五、よつて、原告会社に対し、被告湯川光治は前記損害金のうち金二十七万五千二百七十円、被告永井孝志は前記損害金二十八万千四百五十円及び右各金員に対する本件事故発生後である昭和四十一年六月八日から完済に至るまで民法所定の年五分の割合による遅延損害金の支払を求めるため本訴に及んだ。〔証拠関係略〕

理由

昭和四十年三月十四日午後九時二十分頃神奈川県平塚市須賀二千番地先三差路付近道路上において、亡守正運転の原告車と被告永井孝志運転の被告車とが衝突したことは当事者間に争いがない。

〔証拠略〕を総合すれば、本件事件発生現場は茅ケ崎方面から大磯方面に通ずる二級国道一三四号線(通称湘南遊歩道路)と東海道国道方面に通ずる道路とが交る信号機の設置された丁字型交差点入口付近で、右二級国道は幅員十一米のアスフアルト舗装された見透しのよい直線道路で大磯方面に向つてゆるい下り勾配となつていること、本件事故発生当日被告永井孝志は被告車を運転し、大磯方面から茅ケ崎方面に向つて時速約四十五粁で進行し、本件交差点入口付近に差しかかつたが、茅ケ崎方面から進行して来た訴外福沢清司運転の小型四輪自動車が右折するため、道路中央線付近に寄り、かつ交差点の中心付近で停止し方向指示器を点滅し右折の合図をしているのを認め、青色信号に従つて右交差点に進入し、右小型四輪自動車の右側約一米の地点を通過したが、その瞬間前方約十米の地点において反対方向から進行して来た亡守正運転の原告車が道路中央線を約一米超えて進行してくるのを認めたので危険を感じ、ハンドルを左に切るとともにブレーキをかけたが間に合ず、原告車が被告車に衝突したものであることが認められ他に右認定を覆えすに足る証拠はない。

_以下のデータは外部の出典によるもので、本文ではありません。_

==> design.v <==
module bslu_bs3r(
  input clk,
  input [3:0] rs1,
  input [3:0] rs2,
  input [3:0] rd,
  input [7:0] op,
  output reg sa
);
reg cr, pr, t1;
always @(posedge clk) begin
  if (op[0]) begin
    case (rd[3:0])
    4'b0001:  sa <= ((rs1[0] & sa) | (rs1[1] & cr) | (rs1[2] & pr) | (rs1[3] & t1));
    4'b0010:  cr <= ((rs1[0] & sa) | (rs1[1] & cr) | (rs1[2] & pr) | (rs1[3] & t1));
    4'b0100:  pr <= ((rs1[0] & sa) | (rs1[1] & cr) | (rs1[2] & pr) | (rs1[3] & t1));
    4'b1000:  t1 <= ((rs1[0] & sa) | (rs1[1] & cr) | (rs1[2] & pr) | (rs1[3] & t1));
    endcase
    end
  if (op[1]) begin
    case (rd[3:0])
    4'b0001:  sa <= op[2];
    4'b0010:  cr <= op[2];
    4'b0100:  pr <= op[2];
    4'b1000:  t1 <= op[2];
    endcase
    end
  if (op[3]) begin
    case (rd[3:0])
    4'b0001:  sa <= ~((rs1[0] & sa) | (rs1[1] & cr) | (rs1[2] & pr) | (rs1[3] & t1));
    4'b0010:  cr <= ~((rs1[0] & sa) | (rs1[1] & cr) | (rs1[2] & pr) | (rs1[3] & t1));
    4'b0100:  pr <= ~((rs1[0] & sa) | (rs1[1] & cr) | (rs1[2] & pr) | (rs1[3] & t1));
    4'b1000:  t1 <= ~((rs1[0] & sa) | (rs1[1] & cr) | (rs1[2] & pr) | (rs1[3] & t1));
    endcase
    end
  if (op[4]) begin
    case (rd[3:0])
    4'b0001:  sa <= ((rs1[0] & sa) | (rs1[1] & cr) | (rs1[2] & pr) | (rs1[3] & t1)) & ((rs2[0] & sa) | (rs2[1] & cr) | (rs2[2] & pr) | (rs2[3] & t1));
    4'b0010:  cr <= ((rs1[0] & sa) | (rs1[1] & cr) | (rs1[2] & pr) | (rs1[3] & t1)) & ((rs2[0] & sa) | (rs2[1] & cr) | (rs2[2] & pr) | (rs2[3] & t1));
    4'b0100:  pr <= ((rs1[0] & sa) | (rs1[1] & cr) | (rs1[2] & pr) | (rs1[3] & t1)) & ((rs2[0] & sa) | (rs2[1] & cr) | (rs2[2] & pr) | (rs2[3] & t1));
    4'b1000:  t1 <= ((rs1[0] & sa) | (rs1[1] & cr) | (rs1[2] & pr) | (rs1[3] & t1)) & ((rs2[0] & sa) | (rs2[1] & cr) | (rs2[2] & pr) | (rs2[3] & t1));
    endcase
    end
  if (op[5]) begin
    case (rd[3:0])
    4'b0001:  sa <= ((rs1[0] & sa) | (rs1[1] & cr) | (rs1[2] & pr) | (rs1[3] & t1)) | ((rs2[0] & sa) | (rs2[1] & cr) | (rs2[2] & pr) | (rs2[3] & t1));
    4'b0010:  cr <= ((rs1[0] & sa) | (rs1[1] & cr) | (rs1[2] & pr) | (rs1[3] & t1)) | ((rs2[0] & sa) | (rs2[1] & cr) | (rs2[2] & pr) | (rs2[3] & t1));
    4'b0100:  pr <= ((rs1[0] & sa) | (rs1[1] & cr) | (rs1[2] & pr) | (rs1[3] & t1)) | ((rs2[0] & sa) | (rs2[1] & cr) | (rs2[2] & pr) | (rs2[3] & t1));
    4'b1000:  t1 <= ((rs1[0] & sa) | (rs1[1] & cr) | (rs1[2] & pr) | (rs1[3] & t1)) | ((rs2[0] & sa) | (rs2[1] & cr) | (rs2[2] & pr) | (rs2[3] & t1));
    endcase
    end
  if (op[6]) begin
    case (rd[3:0])
    4'b0001:  sa <= ((rs1[0] & sa) | (rs1[1] & cr) | (rs1[2] & pr) | (rs1[3] & t1)) ^ ((rs2[0] & sa) | (rs2[1] & cr) | (rs2[2] & pr) | (rs2[3] & t1));
    4'b0010:  cr <= ((rs1[0] & sa) | (rs1[1] & cr) | (rs1[2] & pr) | (rs1[3] & t1)) ^ ((rs2[0] & sa) | (rs2[1] & cr) | (rs2[2] & pr) | (rs2[3] & t1));
    4'b0100:  pr <= ((rs1[0] & sa) | (rs1[1] & cr) | (rs1[2] & pr) | (rs1[3] & t1)) ^ ((rs2[0] & sa) | (rs2[1] & cr) | (rs2[2] & pr) | (rs2[3] & t1));
    4'b1000:  t1 <= ((rs1[0] & sa) | (rs1[1] & cr) | (rs1[2] & pr) | (rs1[3] & t1)) ^ ((rs2[0] & sa) | (rs2[1] & cr) | (rs2[2] & pr) | (rs2[3] & t1));
    endcase
    end
  if (op[7]) begin
    case (rd[3:0])
    4'b0001:  sa <= (pr & ((rs1[0] & sa) | (rs1[1] & cr) | (rs1[2] & pr) | (rs1[3] & t1))) ^ ( ~pr & ((rs2[0] & sa) | (rs2[1] & cr) | (rs2[2] & pr) | (rs2[3] & t1)));
    4'b0010:  cr <= (pr & ((rs1[0] & sa) | (rs1[1] & cr) | (rs1[2] & pr) | (rs1[3] & t1))) ^ ( ~pr & ((rs2[0] & sa) | (rs2[1] & cr) | (rs2[2] & pr) | (rs2[3] & t1)));
    4'b0100:  pr <= (pr & ((rs1[0] & sa) | (rs1[1] & cr) | (rs1[2] & pr) | (rs1[3] & t1))) ^ ( ~pr & ((rs2[0] & sa) | (rs2[1] & cr) | (rs2[2] & pr) | (rs2[3] & t1)));
    4'b1000:  t1 <= (pr & ((rs1[0] & sa) | (rs1[1] & cr) | (rs1[2] & pr) | (rs1[3] & t1))) ^ ( ~pr & ((rs2[0] & sa) | (rs2[1] & cr) | (rs2[2] & pr) | (rs2[3] & t1)));
    endcase
    end
end  
endmodule
==> run.sh <==
#!/bin/bash
# OpenROAD 26Q1-2900-gdf79404cd8, Yosys 0.63+post, stock flow scripts
make -C /OpenROAD-flow-scripts/flow DESIGN_CONFIG=/design/flow/config.mk WORK_HOME=/design/flow/orfs finish
==> config.mk <==
export PLATFORM = sky130hd
export DESIGN_NAME = bslu_bs3r
export DESIGN_NICKNAME = bslu_bs3r
export VERILOG_FILES = /design/flow/design.v
export SDC_FILE = /design/flow/constraint.sdc
export NUM_CORES = 4
export LEC_CHECK = 1
export CORE_AREA = 10 10 70 70
export DIE_AREA = 0 0 80 80
==> constraint.sdc <==
current_design bslu_bs3r

set clk_period 3.4
set clk_io_pct 0.2

create_clock -name clk0 -period $clk_period [get_ports {clk}]

set non_clock_inputs [all_inputs -no_clocks]
set_input_delay [expr $clk_period * $clk_io_pct] -clock clk0 $non_clock_inputs
set_output_delay [expr $clk_period * $clk_io_pct] -clock clk0 [all_outputs]
==> Slide: Implementation Results <==
Key Metrics from the Run

Outcome
  • Outcome: complete, no violations

Clocking
  • Root Driver: clkbuf_4
  • CTS tree: built
  • Post_cts resized: 0
  • CTS H-tree depth: 1
  • Post-CTS setup buffers: 0
  • Clk latency of the worst-skew pair: 230 ps
  • CTS Buf Count: 3
  • Hold Buf Count CTS: 0
  • Maximum root-to-sink buffer count: 2
  • Clock transition at path regs: ~40 ps
  • Clk sink count: 4

Min path
  • WHS Path Cells: 2
  • WHS Endpoint: t1
  • HP Class: reg -> reg
  • Hold path startpoint: t1

Worst setup path
  • Reg2reg setup slack: around 1100 ps
  • Crit start category: input pin
  • Critical R2R Launch: t1
  • Setup CP Type: in -> reg
  • Critical-path maximum fanout: 5
  • Crit path DAT: around 2900 ps
  • Crit path required time: 3510 ps
  • Worst R2R Path Depth: 7
  • Worst setup EP type: flop
  • Reg2Reg Capture Point: t1

Logic synthesis
  • Cells in synth_stat.txt: 71
  • Post-Syn Instances: 71
  • Syn Area/Cell: between 7 and 8 µm²
  • Yosys synthesis chip area: around 530 µm²
  • Seq/Total Area, Yosys: ~15%
  • Synth Cell Area: around 530 µm²
  • Cell variety after synth: 26
  • #FFs+latches synth: 4
  • Synth Warn #: 1

Global route
  • Largest net degree at the start of global routing: 9
  • Gr usage total: 5.312%
  • Overflow left after global routing: 0
  • Vias in the first global route: 587
  • First-pass GRT wire length: roughly 2.8 mm
  • Initial antenna violation count: 0

Drt
  • Drt drc: 0
  • Via density: 4.617
  • Drt pass-1 iters: 4
  • Vias: 651
  • DRT Wirelength: 1.804 mm
  • Iteration-0 DRC Markers: 32
  • Antenna diode count: 0
  • DR WL/cell: 12.79 µm
  • Detail Route Antenna Nets: 0

Die
  • Chip area: between 0.006 and 0.007 mm²
  • Die X-Extent: 80 µm
  • Rows: 21
  • Core Box Area: 0.003416 mm²
  • Die Ht: 80 µm
  • I/O pin total: 22
  • Fp_density: around 15%

Power
  • Leakage: 0.2918 nW
  • Sw Ratio: 28.26%
  • Logic pwr share: 37.4%
  • Worst IR Drop VDD: approximately 0.047 mV
  • Sw power: slightly below 0.00005 W
  • P_int: 0.0001255 W
  • Pwr Density: 213.5 mW/mm²
  • Clock power share: roughly a third
  • Sequential share of power: 29.2%
  • Power Total: about 0.00017 W

STA
  • Slew margin rel.: 51.22%
  • Skew final: 0.4005 ps
  • RSZ-0062 raised after global routing: false
  • Finish-stage setup viols: 0
  • Max-slew violations: 0
  • Slew @ Worst Pin: 731.8 ps
  • FMAX: 362.0 MHz
  • Setup TNS: 0 ps
  • Crit path time final: 2763 ps
  • Final Hold Violation Tally: 0
  • Fin crit share: 81.25%

Final layout
  • Share of layout cells above drive strength 1: 10.53%
  • Area Overhead vs Synth: 54.85%

Placement
  • Port bufs: 21
  • GP Congestion: ~0.88
  • Post-DP HPWL: 1.493 mm

Flow run
  • Max_cap viols: 0
  • OpenROAD warnings: 26
==> cells in the mapped netlist (all sizes together) <==
library cell | number | area (µm²)
nor2 | 6 | 22.52
nand4b | 1 | 8.760
o21ai | 4 | 20.01
nor3 | 4 | 20.02
ha | 2 | 25.02
or2 | 1 | 6.260
a2111oi | 1 | 15.01
a21oi | 9 | 45.04
a221oi | 1 | 8.760
nor3b | 1 | 7.510
inv | 5 | 18.77
and2 | 4 | 25.03
o22ai | 4 | 25.02
a222oi | 2 | 20.02
and3b | 1 | 8.760
nand2 | 4 | 15.01
o311ai | 4 | 35.03
or4b | 4 | 51.30
a31o | 1 | 8.760
nor2b | 3 | 18.77
dfxtp | 4 | 80.08
or3b | 1 | 8.760
nor4b | 4 | 35.03
==> metal layers <==
| layer | share of wire, % | track usage (%) |
|---|---|---|
| met5 | 0 | 0 |
| met4 | 1.9 | 1.232 |
| met3 | 3.3 | 0.6818 |
| met2 | 44 | 8.026 |
| met1 | 51 | 7.749 |
==> layout by cell type, fill, tap and decap left out, drive strengths merged <==
master          n
clkdlybuf4s50  21
nor2            6
dfxtp           4
nand4b          1
ha              2
nor4b           4
and2            4
a21oi           9
and3b           1
nor2b           3
nor3            4
or4b            4
o22ai           4
a31o            1
or2             1
clkbuf          3
nor3b           1
a221oi          1
a222oi          2
or3b            1
o311ai          4
a2111oi         1
nand2           4
o21ai           4
inv             5
==> critical path, stage by stage <==
cell and delay [ps]:
clkdlybuf4s50_1 390, a222oi_1 580, and2_1 240, ha_1 240
nor2b_1 310, nor2_1 140, a21oi_1 170, o311ai_1 110
==> final cells by class <==
cell class	instances	area, µm²
fill	380	2596
multi-input combinational	62	430.4
timing repair buffer	21	210.2
sequential	4	80.08
tap	46	57.56
clock buffer	3	22.52
inverter	5	18.77
==> registers in the layout (all words and copies together) (netlist names) <==
| signal | flops |
|---|---|
| cr | 1 |
| pr | 1 |
| sa | 1 |
| t1 | 1 |
==> through the flow <==
stage | utilization, % | cell area (µm²) | setup slack [ps] | instances | hold WS [ps]
3_3_place_gp | 23.33 | 797.0 | 520.8 | 138 | 569.9
5_1_grt | 23.99 | 819.5 | 556.6 | 141 | 626.4
4_1_cts | 23.99 | 819.5 | 693.7 | 141 | 574.3
3_5_place_dp | 23.33 | 797.0 | 462.0 | 138 | 572.9
6_report | 23.99 | 819.5 | 637.5 | 141 | 580.5
2_1_floorplan | - | 529.3 | 1130 | 71 | 512.7
==> how the worst max path moves through the flow <==
stage | start | to | cells past startpoint
finish | rs1[3] | t1 | 8
global route | rs1[3] | t1 | 8
CTS | rs1[3] | t1 | 8
==> power groups by stage <==
stage / Sequential (W) / Clock, W / Combinational [W]
4_1_cts: 0.0000510 / 0.0000612 / 0.0000651
6_report: 0.0000511 / 0.0000583 / 0.0000655
5_1_grt: 0.0000514 / 0.0000641 / 0.0000715
==> cell families after synthesis <==
logic type | after synthesis | synth area share (%)
compound gates | 26 | 33.57
fa+ha+maj | 2 | 4.727
buf+inv | 5 | 3.546
flops | 4 | 15.13
simple gates | 34 | 43.03
No activity file was given, so power comes from the tool's default toggle rates.
==> /design/flow/design.v <==
module MUX_MemtoReg(
    input logic MemtoReg,             
    input logic [31:0] ALUResult,     
    input logic [31:0] RD,            
    output logic [31:0] MemtoReg_out  
);
    always_comb begin
        if (MemtoReg)
            MemtoReg_out = RD;        
        else
            MemtoReg_out = ALUResult;  
    end
endmodule
==> /design/flow/run.sh <==
#!/bin/bash
# OpenROAD 26Q1-2900-gdf79404cd8, Yosys 0.63+post, stock flow scripts
make -C /OpenROAD-flow-scripts/flow DESIGN_CONFIG=/design/flow/config.mk WORK_HOME=/design/flow/orfs finish
==> /design/flow/config.mk <==
export PLATFORM = sky130hd
export DESIGN_NAME = MUX_MemtoReg
export DESIGN_NICKNAME = MUX_MemtoReg
export VERILOG_FILES = /design/flow/design.v
export SDC_FILE = /design/flow/constraint.sdc
export NUM_CORES = 4
export LEC_CHECK = 1
export CORE_AREA = 10 10 70 70
export DIE_AREA = 0 0 80 80
==> /design/flow/constraint.sdc <==
current_design MUX_MemtoReg

set clk_period 1.0
set clk_io_pct 0.2

create_clock -name clk0 -period $clk_period

set non_clock_inputs [all_inputs -no_clocks]
set_input_delay [expr $clk_period * $clk_io_pct] -clock clk0 $non_clock_inputs
set_output_delay [expr $clk_period * $clk_io_pct] -clock clk0 [all_outputs]
==> results.sh <==
# flow metrics
export IMPL_dp_hpwl_um=2430
export IMPL_max_freq_mhz=840
export IMPL_crit_arrival_ps=990
export IMPL_status="finished with violations"
export IMPL_violations="negative setup slack"
export IMPL_rsz0062_at_grt="true"
export IMPL_slew_viol_final=0
export IMPL_warning_count=34
export IMPL_avgSynthCellArea_um2=15.1
export IMPL_rows=21
export IMPL_p_total_mw=0.611
export IMPL_antenna_cells=0
export IMPL_grt_max_degree=10
export IMPL_drive_above_1_share_pct=52.6
export IMPL_ys_types=4
export IMPL_drtIter0Drc=2
export IMPL_tns_ps=-2700
export IMPL_grtUsageMet2_pct=13.8
export IMPL_dr_total_vias=690
export IMPL_hold_slack_ps=700
export IMPL_fp_dieH_um=80
export IMPL_seqCellArea_um2=0
export IMPL_power_density_nw_per_um2=392
export IMPL_ys_seq_share_pct=0
export IMPL_grt_overflow=0
export IMPL_fin_crit_ps=1190
export IMPL_gr_usage_met3_pct=3.64
export IMPL_fp_util_pct=15.9
export IMPL_busiest_layer="met2"
export IMPL_yosys_cells=36
export IMPL_leakage_nw=0.855
export IMPL_critPathKind="input pin to output pin"
export IMPL_area_delta_synth_final_pct=186
export IMPL_worstSetupEndpointType="output pin"
export IMPL_ff_count=0
export IMPL_worst_ep_required_time_ps=800
export IMPL_holdBufCountCts=0
export IMPL_post_dp_cell_area_um2=1540
export IMPL_grtUsageTotal_pct=8.22
export IMPL_yosys_stat_area_um2=544
export IMPL_clkbuf_count=0
export IMPL_timing_final_crit_share_pct=119
export IMPL_drc=0
export IMPL_crit_fanout=7
export IMPL_setup_viol=32
export IMPL_wl_um=2750
export IMPL_portBuffers=97
export IMPL_dieArea_um2=6400
export IMPL_wire_per_inst_um=15.2
export IMPL_ir_drop_mv=0.159
export IMPL_stdcell_area_um2=1560
export IMPL_antenna_found_initial=0
export IMPL_grt_met1_usage_pct=10.0
export IMPL_ios=97
export IMPL_setup_ws_ps=-190
export IMPL_critPathLaunch="MemtoReg"
export IMPL_synthCells=36
export IMPL_grt_first_pass_wirelength_um=4280
export IMPL_core_area_um2=3420
export IMPL_place_congestion=0.784
export IMPL_grt_pass1_vias=794
export IMPL_hold_viol_final=0
export IMPL_synth_area_um2=544
export IMPL_via_per_inst=3.81
export IMPL_die_w_um=80
export IMPL_ys_warn_count=1
export IMPL_worstMarginPinSlew_ps=79.6
export IMPL_ant_nets=0
export IMPL_first_pass_iters=2
export IMPL_hp_class="input pin to output pin"
export IMPL_min_from="RD[0]"
export IMPL_cap_violations=0
export IMPL_relSlewSlack_pct=94.7
export IMPL_start_kind="input pin"
synthesized netlist by cell type, drive strengths merged:
cell / count / area [µm²]
mux2: 32 / 473
buf: 4 / 71.3
metal layers:
layer	part of all wire, %	vias up
met5	0	-
li1	-	338
met4	0	0
met2	47	53
met3	13	0
met1	40	299
area by class of cell:
class / count / area (µm²)
multi-input cells: 32 / 480
well taps: 46 / 57.6
fillers: 334 / 1860
repair buffers: 103 / 1020
cell families (layout without fill, tap and decap cells):
family,Yosys count,after routing,share of synthesized area (%)
mux,32,32,86.9
buf+inv,4,103,13.1
report_power, final:
part / internal [mW] / switching, mW / total, mW
logic: 0.478 / 0.133 / 0.611
registers: 0 / 0 / 0
clock network: 0 / 0 / 0
total: 0.478 / 0.133 / 0.611
worst paths after layout:
| check | to | slack (ps) | cells after the start |
|---|---|---|---|
| max | MemtoReg_out[7] | -190 | 5 |
| min | MemtoReg_out[0] | 700 | 3 |
through the flow:
stage	std cells	utilization (%)	setup WS (ps)
final	181	45.6	-190
after global routing	181	45.6	-202
after floorplan	36	-	66.9
after CTS	181	43.9	-195
after global placement	177	45.0	-493
after detailed placement	177	45.0	-497
placed cells by master, fill, tap and decap left out:
cell,n
buf_16,2
clkdlybuf4s50_1,6
buf_6,20
dlygate4sd2_1,55
buf_12,5
buf_2,12
dlymetal6s2s_1,3
mux2_4,32
timing repair:
action / 4_1_cts / 5_1_grt
hold endpoints to repair: 0 / 0
setup buffers: 2 / 0
setup endpoints to repair: 32 / 32
cloned: 2 / 0
resized: 171 / 11
pin swaps: 0 / 0
critical path, stage by stage:
cell and delay, ps:
buf_12 120, buf_12 140, buf_12 120, mux2_4 290, buf_6 110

右認定の事実から考察すれば、亡守正はその進路前方に、右折するため道路中央線付近に寄り、交差点の中心付近で停止し方向指示器を点滅して右折の合図をしている訴外福沢清司運転の小型自動車があつたのであるから、その左側を通過すべき注意義務があるにもかかわらず被告車が接近して来るや急に右側に寄り道路中央線を超えて進行したため正常に進行していた被告車に衝突したものであるというべく又右の如き状況のもとでは被告永井孝志が如何に前方左右の注視義務を尽くしたとしても事故の発生を回避することができたとは到底考えられない。従つて本件事故は亡守正が前記の如き注意義務を欠いた過失により惹起されたものであること明らかであり、被告永井孝志には被告車の運行について何らの過失も無かつたというべきである。そして本件事故が前記の如き態様で、しかも亡守正の過失のみにより惹起されたものである以上、保有者である被告湯川光治が被告車の運行について注意を怠らなかつたというべきであり、被告永井孝志本人尋問の結果によると、被告車に構造上の欠陥又は機能障害がなかつたことが認められるから、被告らは本件事故の発生により原告らが蒙むつた損害を賠償する義務を負担しないものである。従つて、原告らの請求はその受けた損害の判断をまつまでもなく理由がない。

そこで被告らの請求について判断する。

原告会社が原告車を所有し、亡守正を運転手として雇傭し、亡守正が原告会社の業務の執行として原告車を運転中本件事故が発生したことは当事者間に争いがなく、前記認定のとおり本件事故が亡守正の過失により惹起されたものである以上、原告会社は本件事故により、被告らが蒙むつた損害を賠償する義務がある。

そこで損害の額につき判断する。

〔証拠略〕によれば、被告湯川光治は本件事故によりその所有の被告車が大破し、その修理代として金六十七万二千三百四十円を支出したこと、事故車の牽引料として金一万五千円を支出したこと、本件事故により被告車の積荷の密柑が損傷し、その損害賠償として荷主に対し、金四万八千七百五十円を支出したこと、本件事故により被告車が運行不能となり積荷の密柑を運搬するため代車を借受けその使用料として金一万五千円を支払つたこと、被告車の修理には三十五日間を要したこと、そして、被告車は一日に金五千三百円の純益をあげていたが、右修理期間中被告車は使用不能となり結局合計金十八万五千五百円の得べかりし利益を喪失するに至つたことが認められ他に右認定を覆えすに足る証拠はない。従つて、被告湯川光治は以上の合計金九十三万六千五百九十円と同額の損害を蒙むつたものというべく、原告会社は同被告に対し、右損害を賠償する義務があるところ、同被告は右債権のうち金六十六万九百二十円を訴外大東京火災海上保険株式会社に譲渡しているから結果、原告会社はその差額金二十七万五千六百七十円を被告湯川光治に対し支払う義務がある。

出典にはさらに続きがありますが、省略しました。